• 26May10
    Categories: Misc Comments: 2

    Advocate Mrs. Kamini Kashyap has been working for self aided organization for more than 26 years. Her house has become an asylum for all kind of stray, abandoned and wounded animals. She is working on her own expenses. With the help of New Delhi based Friendicoes SECA, Kamini has organized an animal welfare and stray dog birth control and vaccination camp in Almora for the second year in a row.
    She needs your help and donations. Please get in touch with me at smitajo79@gmail.com if you would like to donate cash or kind.The following weblink has some pictures: http://www.myrung.com/pashusurakshasamiti.html

  • 20May10
    Categories: Misc Comments: 1

    Smita’s comment – I dont understand why this particular reporter of Economic Times writes again and again about removing stray dogs? She has been sent numerous emails, notices etc by animal welfare organizations informing of the law and the right ways to handle the stray dog situation, but she continues to write about moving the dogs to the shelter etc. Why is she so cruel, insensitive to the poor animals plight?
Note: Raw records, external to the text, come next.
**config.mk**
```make
export PLATFORM = sky130hd
export DESIGN_NAME = branch_predictor
export DESIGN_NICKNAME = d
export VERILOG_FILES = /design/src/rtl/branch_predictor.sv
export SDC_FILE = /design/constraint.sdc
export NUM_CORES = 1
export LEC_CHECK = 0
export ABC_CLOCK_PERIOD_IN_PS = 4000
export CAP_MARGIN = 15
export CELL_PAD_IN_SITES_DETAIL_PLACEMENT = 0
export CELL_PAD_IN_SITES_GLOBAL_PLACEMENT = 2
export CORE_MARGIN = 3
export CORE_UTILIZATION = 30
export CTS_BUF_LIST = sky130_fd_sc_hd__clkbuf_2 sky130_fd_sc_hd__clkbuf_4 sky130_fd_sc_hd__clkbuf_8
export CTS_CLUSTER_DIAMETER = 200
export DETAILED_ROUTE_END_ITERATION = 16
export DONT_BUFFER_PORTS = 1
export PLACE_DENSITY = 0.79
export SYNTH_ARGS = -nofsm -noshare
export SYNTH_HDL_FRONTEND = slang
export SYNTH_SLANG_ARGS = --single-unit
export TNS_END_PERCENT = 100
```
**constraint.sdc**
```tcl
create_clock -name clk -period 4 [get_ports clk]
set_clock_uncertainty 0.15 [all_clocks]
set_input_delay 0.8 -clock clk [delete_from_list [all_inputs] [get_ports clk]]
set_output_delay 0.8 -clock clk [all_outputs]
set_load 0.01 [all_outputs]
```
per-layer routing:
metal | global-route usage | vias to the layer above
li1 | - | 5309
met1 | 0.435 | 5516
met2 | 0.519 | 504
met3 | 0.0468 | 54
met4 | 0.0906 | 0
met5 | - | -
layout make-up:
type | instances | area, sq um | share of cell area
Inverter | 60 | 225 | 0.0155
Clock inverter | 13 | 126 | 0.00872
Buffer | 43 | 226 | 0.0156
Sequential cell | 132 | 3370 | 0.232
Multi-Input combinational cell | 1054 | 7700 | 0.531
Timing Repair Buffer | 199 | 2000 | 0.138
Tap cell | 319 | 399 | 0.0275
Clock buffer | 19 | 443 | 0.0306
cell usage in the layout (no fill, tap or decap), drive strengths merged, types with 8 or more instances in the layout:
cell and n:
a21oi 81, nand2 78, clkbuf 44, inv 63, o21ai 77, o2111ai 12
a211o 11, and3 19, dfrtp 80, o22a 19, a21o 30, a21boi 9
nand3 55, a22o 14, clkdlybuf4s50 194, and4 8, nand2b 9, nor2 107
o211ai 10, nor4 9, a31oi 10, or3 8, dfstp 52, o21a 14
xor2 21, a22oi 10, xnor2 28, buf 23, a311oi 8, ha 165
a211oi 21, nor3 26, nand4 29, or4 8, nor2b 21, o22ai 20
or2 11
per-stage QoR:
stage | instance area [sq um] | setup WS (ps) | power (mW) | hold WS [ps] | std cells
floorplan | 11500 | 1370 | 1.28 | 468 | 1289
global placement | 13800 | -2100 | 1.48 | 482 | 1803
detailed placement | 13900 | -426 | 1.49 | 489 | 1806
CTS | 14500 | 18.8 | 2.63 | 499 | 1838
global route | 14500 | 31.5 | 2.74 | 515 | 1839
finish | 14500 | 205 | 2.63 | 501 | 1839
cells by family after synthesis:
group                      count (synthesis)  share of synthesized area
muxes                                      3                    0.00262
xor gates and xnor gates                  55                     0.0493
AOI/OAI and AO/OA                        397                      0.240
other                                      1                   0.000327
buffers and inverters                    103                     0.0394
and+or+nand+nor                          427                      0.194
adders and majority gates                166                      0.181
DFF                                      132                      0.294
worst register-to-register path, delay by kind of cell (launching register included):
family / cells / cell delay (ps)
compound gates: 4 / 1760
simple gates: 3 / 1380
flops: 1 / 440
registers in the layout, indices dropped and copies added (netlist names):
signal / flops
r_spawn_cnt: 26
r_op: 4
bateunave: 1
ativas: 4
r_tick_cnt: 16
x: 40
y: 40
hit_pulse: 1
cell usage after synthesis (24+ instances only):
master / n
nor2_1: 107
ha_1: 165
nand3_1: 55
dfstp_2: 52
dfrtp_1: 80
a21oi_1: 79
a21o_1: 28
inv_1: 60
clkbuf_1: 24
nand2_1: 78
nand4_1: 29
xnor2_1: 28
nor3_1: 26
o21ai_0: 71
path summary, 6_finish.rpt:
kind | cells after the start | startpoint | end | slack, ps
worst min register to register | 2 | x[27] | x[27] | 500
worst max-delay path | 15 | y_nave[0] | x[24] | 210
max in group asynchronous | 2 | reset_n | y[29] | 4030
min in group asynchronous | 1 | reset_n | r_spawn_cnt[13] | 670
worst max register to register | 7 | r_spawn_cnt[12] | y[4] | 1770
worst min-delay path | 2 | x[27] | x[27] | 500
    Killing two birds with one stone
    16 May 2010, 0035 hrs IST,Mythili Bhusnurmath,ET Bureau
    Topics:

    The capital city of Delhi is getting a complete makeover in time for the Commonwealth Games this October. Work is going on at a feverish pace to give it what is, perhaps, best described as the ‘Singapore look’, albeit in our well-known jugaad style (read papering over shortcomings rather than looking for permanent answers).

    What this means is potholes are getting covered, trees planted, cobble-stones laid and dry patches turned ‘verdant’ green almost overnight. What this means is that ornamental potted plants (six million of them according to news reports) are in. But strays, beggars, roadside hawkers and all other unseemly sights are out.

    The Delhi government does not want them defacing its pristine streets. Predictably, animal lovers and human rights activists are up in arms against the government’s move. Equally predictably, the former are better organised and have been holding protests and rallies in the city. Many celebrities have also lent their support.

    They have a point. Strays and beggars cannot be wished away overnight. Except that no city that wishes to lay claim to being the capital of an emerging economic superpower and wants to host what are the biggest and most extravagant Commonwealth Games till date can afford to have beggars and strays on its streets!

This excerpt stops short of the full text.